====== DATA LISTING

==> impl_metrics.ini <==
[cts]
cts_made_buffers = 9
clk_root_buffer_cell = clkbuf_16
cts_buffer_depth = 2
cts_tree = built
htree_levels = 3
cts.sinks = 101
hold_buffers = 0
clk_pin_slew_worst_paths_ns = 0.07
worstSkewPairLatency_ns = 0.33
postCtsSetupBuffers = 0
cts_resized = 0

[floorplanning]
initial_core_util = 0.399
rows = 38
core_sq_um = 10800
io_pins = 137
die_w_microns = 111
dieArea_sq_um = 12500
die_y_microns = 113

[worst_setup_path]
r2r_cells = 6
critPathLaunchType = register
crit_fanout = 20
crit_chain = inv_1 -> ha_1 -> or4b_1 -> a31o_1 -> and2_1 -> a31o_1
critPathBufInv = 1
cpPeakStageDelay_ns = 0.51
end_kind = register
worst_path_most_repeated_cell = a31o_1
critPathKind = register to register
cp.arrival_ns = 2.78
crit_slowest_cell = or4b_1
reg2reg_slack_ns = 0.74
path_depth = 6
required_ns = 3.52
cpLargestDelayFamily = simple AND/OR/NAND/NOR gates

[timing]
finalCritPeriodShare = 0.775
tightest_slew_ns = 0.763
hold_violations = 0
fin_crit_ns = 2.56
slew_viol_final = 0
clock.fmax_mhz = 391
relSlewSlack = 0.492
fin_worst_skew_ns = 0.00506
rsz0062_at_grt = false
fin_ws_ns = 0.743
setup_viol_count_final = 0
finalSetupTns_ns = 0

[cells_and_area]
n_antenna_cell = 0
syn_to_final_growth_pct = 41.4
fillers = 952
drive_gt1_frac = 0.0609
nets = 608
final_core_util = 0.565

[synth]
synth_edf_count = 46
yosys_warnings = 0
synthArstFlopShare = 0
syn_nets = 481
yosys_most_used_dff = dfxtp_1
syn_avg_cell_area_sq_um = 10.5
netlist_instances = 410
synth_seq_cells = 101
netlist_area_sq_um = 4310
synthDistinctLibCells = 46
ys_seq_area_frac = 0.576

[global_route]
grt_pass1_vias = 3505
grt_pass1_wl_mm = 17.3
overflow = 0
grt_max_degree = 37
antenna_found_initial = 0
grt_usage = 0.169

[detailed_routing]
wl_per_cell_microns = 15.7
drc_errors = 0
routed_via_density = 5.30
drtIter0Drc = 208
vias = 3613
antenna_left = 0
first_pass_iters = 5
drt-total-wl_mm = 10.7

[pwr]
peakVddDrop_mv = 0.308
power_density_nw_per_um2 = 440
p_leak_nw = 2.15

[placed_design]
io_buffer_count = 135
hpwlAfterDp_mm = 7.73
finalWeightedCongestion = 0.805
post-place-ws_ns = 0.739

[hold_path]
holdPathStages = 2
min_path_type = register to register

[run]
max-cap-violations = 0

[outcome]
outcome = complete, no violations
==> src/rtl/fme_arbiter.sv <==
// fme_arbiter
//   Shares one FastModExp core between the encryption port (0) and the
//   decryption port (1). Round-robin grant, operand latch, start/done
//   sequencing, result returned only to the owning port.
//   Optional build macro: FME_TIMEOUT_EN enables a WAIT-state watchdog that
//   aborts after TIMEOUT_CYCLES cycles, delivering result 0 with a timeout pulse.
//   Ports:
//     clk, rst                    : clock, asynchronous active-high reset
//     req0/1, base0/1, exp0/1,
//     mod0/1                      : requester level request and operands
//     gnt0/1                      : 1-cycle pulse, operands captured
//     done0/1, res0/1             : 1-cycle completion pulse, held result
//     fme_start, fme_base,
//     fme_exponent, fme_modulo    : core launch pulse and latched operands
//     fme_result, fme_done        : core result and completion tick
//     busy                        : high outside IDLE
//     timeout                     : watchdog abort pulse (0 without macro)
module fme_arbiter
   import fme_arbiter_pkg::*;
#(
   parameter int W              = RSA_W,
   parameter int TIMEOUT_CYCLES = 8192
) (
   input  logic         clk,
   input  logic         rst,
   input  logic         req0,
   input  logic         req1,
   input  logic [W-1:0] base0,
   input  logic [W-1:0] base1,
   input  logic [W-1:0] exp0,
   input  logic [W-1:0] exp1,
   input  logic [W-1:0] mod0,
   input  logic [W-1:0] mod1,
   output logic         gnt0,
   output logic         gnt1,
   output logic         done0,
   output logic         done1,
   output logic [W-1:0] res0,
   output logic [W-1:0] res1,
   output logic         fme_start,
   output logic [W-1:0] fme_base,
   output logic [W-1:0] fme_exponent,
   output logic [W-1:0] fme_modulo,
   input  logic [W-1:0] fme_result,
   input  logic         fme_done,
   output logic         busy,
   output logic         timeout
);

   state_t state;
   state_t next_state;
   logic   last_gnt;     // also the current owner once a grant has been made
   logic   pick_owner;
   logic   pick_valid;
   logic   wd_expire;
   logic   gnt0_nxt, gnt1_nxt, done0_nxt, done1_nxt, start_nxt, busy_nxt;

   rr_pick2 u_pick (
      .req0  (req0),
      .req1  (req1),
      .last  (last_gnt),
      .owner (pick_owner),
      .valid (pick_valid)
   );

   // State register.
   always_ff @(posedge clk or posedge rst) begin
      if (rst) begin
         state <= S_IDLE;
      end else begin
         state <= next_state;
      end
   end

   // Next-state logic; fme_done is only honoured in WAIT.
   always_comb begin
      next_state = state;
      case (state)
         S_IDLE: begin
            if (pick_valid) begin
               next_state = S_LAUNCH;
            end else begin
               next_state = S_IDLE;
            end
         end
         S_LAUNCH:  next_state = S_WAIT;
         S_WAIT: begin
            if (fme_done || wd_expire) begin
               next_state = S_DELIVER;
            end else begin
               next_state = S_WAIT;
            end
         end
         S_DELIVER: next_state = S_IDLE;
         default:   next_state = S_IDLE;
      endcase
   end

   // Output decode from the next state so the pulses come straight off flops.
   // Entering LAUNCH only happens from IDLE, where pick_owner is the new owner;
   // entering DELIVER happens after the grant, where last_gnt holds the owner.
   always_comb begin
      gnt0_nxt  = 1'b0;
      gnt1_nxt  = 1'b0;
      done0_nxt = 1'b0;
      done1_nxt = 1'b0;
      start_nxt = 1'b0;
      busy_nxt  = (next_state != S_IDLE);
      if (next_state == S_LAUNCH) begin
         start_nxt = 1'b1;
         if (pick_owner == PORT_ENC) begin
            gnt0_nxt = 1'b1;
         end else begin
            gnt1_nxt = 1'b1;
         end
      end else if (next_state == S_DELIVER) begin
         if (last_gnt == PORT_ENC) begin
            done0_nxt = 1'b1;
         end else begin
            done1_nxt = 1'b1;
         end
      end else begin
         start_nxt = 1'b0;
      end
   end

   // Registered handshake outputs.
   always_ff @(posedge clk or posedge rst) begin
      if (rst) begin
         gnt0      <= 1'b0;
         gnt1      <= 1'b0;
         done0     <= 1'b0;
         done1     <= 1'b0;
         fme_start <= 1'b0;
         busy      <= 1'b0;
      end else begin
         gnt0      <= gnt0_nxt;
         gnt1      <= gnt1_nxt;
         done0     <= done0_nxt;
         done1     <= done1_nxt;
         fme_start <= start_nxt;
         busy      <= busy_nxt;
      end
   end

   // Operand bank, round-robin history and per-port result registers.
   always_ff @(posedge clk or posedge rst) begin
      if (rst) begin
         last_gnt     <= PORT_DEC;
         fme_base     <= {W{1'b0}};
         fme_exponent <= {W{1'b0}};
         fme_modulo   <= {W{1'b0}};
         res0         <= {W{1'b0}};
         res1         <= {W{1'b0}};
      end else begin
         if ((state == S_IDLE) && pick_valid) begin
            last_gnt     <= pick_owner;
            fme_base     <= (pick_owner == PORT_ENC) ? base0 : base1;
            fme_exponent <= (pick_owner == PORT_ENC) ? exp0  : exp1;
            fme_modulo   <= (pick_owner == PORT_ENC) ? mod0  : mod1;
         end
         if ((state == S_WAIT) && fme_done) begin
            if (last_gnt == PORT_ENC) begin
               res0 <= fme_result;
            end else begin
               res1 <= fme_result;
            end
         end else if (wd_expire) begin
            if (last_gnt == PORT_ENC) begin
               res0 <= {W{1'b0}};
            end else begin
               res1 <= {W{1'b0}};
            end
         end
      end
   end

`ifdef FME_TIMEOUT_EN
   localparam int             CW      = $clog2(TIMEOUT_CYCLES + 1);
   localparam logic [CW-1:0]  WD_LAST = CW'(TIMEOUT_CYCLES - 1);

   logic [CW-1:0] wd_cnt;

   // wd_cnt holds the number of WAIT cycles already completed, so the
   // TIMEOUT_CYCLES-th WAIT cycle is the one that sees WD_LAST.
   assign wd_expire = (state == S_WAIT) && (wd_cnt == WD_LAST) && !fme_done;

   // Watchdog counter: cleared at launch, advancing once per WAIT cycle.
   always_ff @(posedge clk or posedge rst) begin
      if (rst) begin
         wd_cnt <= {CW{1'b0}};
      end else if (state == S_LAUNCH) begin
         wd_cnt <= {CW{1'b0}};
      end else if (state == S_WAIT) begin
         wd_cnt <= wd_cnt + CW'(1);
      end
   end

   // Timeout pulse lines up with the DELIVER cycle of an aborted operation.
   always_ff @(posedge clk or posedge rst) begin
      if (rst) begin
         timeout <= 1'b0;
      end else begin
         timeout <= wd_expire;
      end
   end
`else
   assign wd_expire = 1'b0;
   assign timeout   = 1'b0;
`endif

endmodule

============

▶ **EXERCISE INSTRUCTIONS**:
Above are the records; from them, give again exactly the lines from the one containing "critPathLaunchType = register" to the one containing "hold_violations = 0", both lines included, and nothing more.

▶ **WRITTEN RESPONSE**:
critPathLaunchType = register
crit_fanout = 20
crit_chain = inv_1 -> ha_1 -> or4b_1 -> a31o_1 -> and2_1 -> a31o_1
critPathBufInv = 1
cpPeakStageDelay_ns = 0.51
end_kind = register
worst_path_most_repeated_cell = a31o_1
critPathKind = register to register
cp.arrival_ns = 2.78
crit_slowest_cell = or4b_1
reg2reg_slack_ns = 0.74
path_depth = 6
required_ns = 3.52
cpLargestDelayFamily = simple AND/OR/NAND/NOR gates

[timing]
finalCritPeriodShare = 0.775
tightest_slew_ns = 0.763
hold_violations = 0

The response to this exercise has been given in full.